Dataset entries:
▬▬▬
This is an optimization exercise on Yosys and OpenROAD, whose aim is small area, not a production implementation. RTL that was checked went through simulation tests only; none was proved equivalent to the original. Power and IR drop assume default switching activity.

==> 03-19: inputs <==
// reaction_game_top
module reaction_game_top(
    input        CLK100MHZ,
    input        RST,
    input        BTNC,
    input        BTNL,
    input        BTNR,
    output [6:0] SEG,
    output [7:0] AN,
    output       DP,
    output       LED15
    );
==> module debouncer, before the edit <==
module debouncer (
    input      clk,
    input      rst,    
    input      I,      
    output reg O       
    );
    localparam [9:0] CLR   = 10'd97;
    localparam [9:0] HMASK = 10'b1101111110;
    localparam [9:0] HIT   = 10'b0101010100;
    reg       Iv;
    reg [9:0] q;
    wire same = ~(I ^ Iv);
    wire clr  = rst | ~same;
    wire hit  = ((q & HMASK) == HIT);
    always @(posedge clk) begin
        Iv <= I & ~rst;
        q  <= clr ? CLR : {~q[8:0], q[2] ^ q[9]};
        O  <= ~rst & ((same & hit) ? Iv : O);
    end
endmodule
==> module max_record_tracker, before the edit <==
module max_record_tracker (
    input             clk,
    input             clear,
    input             update,
    input      [15:0] cur,
    output reg [15:0] best
    );
    wire [16:0] br;
    assign br[0] = 1'b0;
    genvar i;
    generate for (i = 0; i < 16; i = i + 1) begin : g_cmp
        assign br[i+1] = (~cur[i] & best[i]) | (~cur[i] & br[i]) | (best[i] & br[i]);
    end endgenerate
    wire take = update & br[16];
    always @(posedge clk)
        best <= clear ? 16'hFFFF : (take ? cur : best);
endmodule
==> module clock_divider, before the edit <==
module clock_divider (
    input            clk,
    input            rst,
    output reg [9:0] scan,
    output           tick
    );
    reg  [4:0] c25;
    wire [10:0] cy;                        
    assign cy[0] = 1'b1;
    genvar i;
    generate for (i = 0; i < 10; i = i + 1) begin : g_scan
        assign cy[i+1] = cy[i] & scan[i];
    end endgenerate
    wire wrap = c25[4] & c25[3];           
    wire [4:0] c25_inc = {c25[4] ^ (&c25[3:0]), c25[3] ^ (&c25[2:0]),
                          c25[2] ^ (&c25[1:0]), c25[1] ^ c25[0], ~c25[0]};
    always @(posedge clk) begin
        scan <= rst ? 10'd0 : (scan ^ cy[9:0]);
        c25  <= rst ? 5'd31 : (wrap ? 5'd0 : c25_inc);
    end
    assign tick = wrap & ~c25[0] & ~scan[1] & ~scan[0];
endmodule
==> module lfsr_random, before the edit <==
module lfsr_random (
    input         clk,
    input         load,    
    output [11:0] lfsr
    );
    localparam [11:0] SEED = 12'hACE;
    localparam [11:0] POL  = 12'hAAA;
    reg  [11:0] s;
    assign lfsr = s ^ POL;
    wire fb = lfsr[11] ^ lfsr[3] ^ lfsr[2] ^ lfsr[0];
    always @(posedge clk)
        s <= load ? (SEED ^ POL) : ({lfsr[10:0], fb} ^ POL);
endmodule
==> module reaction_timer, before the edit <==
module reaction_timer (
    input             clk,
    input             clear,
    input             fail,
    input             load,        
    input      [15:0] load_val,
    input             inc,
    input             bcd,
    output reg [15:0] t
    );
    function [4:0] dig;            
        input [3:0] d;
        input c, dec;
        reg w, c1, c2, c3;
        begin
            c1 = c & d[0];
            c2 = c1 & d[1];
            c3 = c2 & d[2];
            w  = c & dec & d[3] & d[0];             
            dig = {c & d[3] & d[0] & (dec | (d[1] & d[2])),
                   (d[3] ^ c3) & ~w, d[2] ^ c2, (d[1] ^ c1) & ~w, d[0] ^ c};
        end
    endfunction
    wire [4:0] n0 = dig(t[3:0],   inc,   bcd);
    wire [4:0] n1 = dig(t[7:4],   n0[4], bcd);
    wire [4:0] n2 = dig(t[11:8],  n1[4], bcd);
    wire [4:0] n3 = dig(t[15:12], n2[4], 1'b0);
    wire [15:0] nx = {n3[3:0], n2[3:0], n1[3:0], n0[3:0]};
    localparam [15:0] FAILV = 16'hEA1C;
    always @(posedge clk)
        t <= clear ? 16'h0000 : fail ? FAILV : (nx | (load_val & {16{load}}));
endmodule
==> module reaction_game_top, before the edit <==
module reaction_game_top(
    input        CLK100MHZ,
    input        RST,
    input        BTNC,
    input        BTNL,
    input        BTNR,
    output [6:0] SEG,
    output [7:0] AN,
    output       DP,
    output       LED15
    );
    wire btnc, btnl, btnr;
    debouncer db_start(.clk(CLK100MHZ), .rst(RST), .I(BTNC), .O(btnc));
    debouncer db_react(.clk(CLK100MHZ), .rst(RST), .I(BTNL), .O(btnl));
    debouncer db_reset(.clk(CLK100MHZ), .rst(RST), .I(BTNR), .O(btnr));
    wire [9:0] scan;
    wire tick;
    clock_divider tbase(.clk(CLK100MHZ), .rst(RST), .scan(scan), .tick(tick));
    wire [11:0] lfsr;
    lfsr_random rnd(.clk(CLK100MHZ), .load(RST | btnr), .lfsr(lfsr));
    localparam [2:0] S_SHOW  = 3'b000,
                     S_SHOW1 = 3'b001,
                     S_WAIT  = 3'b011,
                     S_DELAY = 3'b010,
                     S_REACT = 3'b100;
    reg [2:0] state;
    wire [15:0] t;
    wire [15:0] best;
    wire big = (lfsr >= 12'd3001);
    wire end_big    = ~t[12] & t[10] & t[9] & t[5] & t[4] & t[3] & t[1];
    wire end_nonbig = t[13] & t[8] & t[7] & t[6] & t[5] & t[4] & t[1] & t[0];
    wire delay_end  = end_big | end_nonbig;
    wire timeout = t[15] & t[13];                     
    wire go   = ~RST & ~btnr;
    wire in_show = (state == S_SHOW) | (state == S_SHOW1);
    reg [2:0] nstate;
    always @(*) begin
        nstate = state;
        case (state)
            S_SHOW, S_SHOW1: nstate = btnc ? S_WAIT : S_SHOW;
            S_WAIT:  nstate = btnl ? S_SHOW : S_DELAY;
            S_DELAY: if (btnl) nstate = S_SHOW;
                     else if (tick & delay_end) nstate = S_REACT;
            S_REACT: if (btnl) nstate = S_SHOW1;
                     else if (timeout) nstate = S_SHOW;
            default: nstate = S_SHOW;
        endcase
    end
    always @(posedge CLK100MHZ)
        state <= go ? nstate : S_SHOW;
    wire t_clear = ~go | (in_show & btnc) | ((state == S_DELAY) & tick & delay_end & ~btnl);
    wire t_fail  = ((state == S_WAIT) | (state == S_DELAY)) & btnl
                 | (state == S_REACT) & ~btnl & timeout;
    wire t_load  = (state == S_WAIT);
    wire t_inc   = tick & ((state == S_DELAY) | (state == S_REACT));
    reaction_timer tm(.clk(CLK100MHZ), .clear(t_clear), .fail(t_fail),
        .load(t_load), .load_val({3'b000, ~big, ~lfsr}),
        .inc(t_inc), .bcd(state[2]), .t(t));
    max_record_tracker mr(.clk(CLK100MHZ), .clear(~go), .update(state == S_SHOW1),
        .cur(t), .best(best));
    seven_seg_display disp(.sel(scan[9:7]), .blank(state == S_DELAY),
        .cur(t), .best(best), .an(AN), .seg(SEG), .dp(DP));
    assign LED15 = (state == S_REACT);
endmodule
▬▬▬
### What to work on:
Only lines holding the word "debouncer" are wanted, so copy each of them from the records above.

### Exercise result:
==> module debouncer, before the edit <==
module debouncer (
    debouncer db_start(.clk(CLK100MHZ), .rst(RST), .I(BTNC), .O(btnc));
    debouncer db_react(.clk(CLK100MHZ), .rst(RST), .I(BTNL), .O(btnl));
    debouncer db_reset(.clk(CLK100MHZ), .rst(RST), .I(BTNR), .O(btnr));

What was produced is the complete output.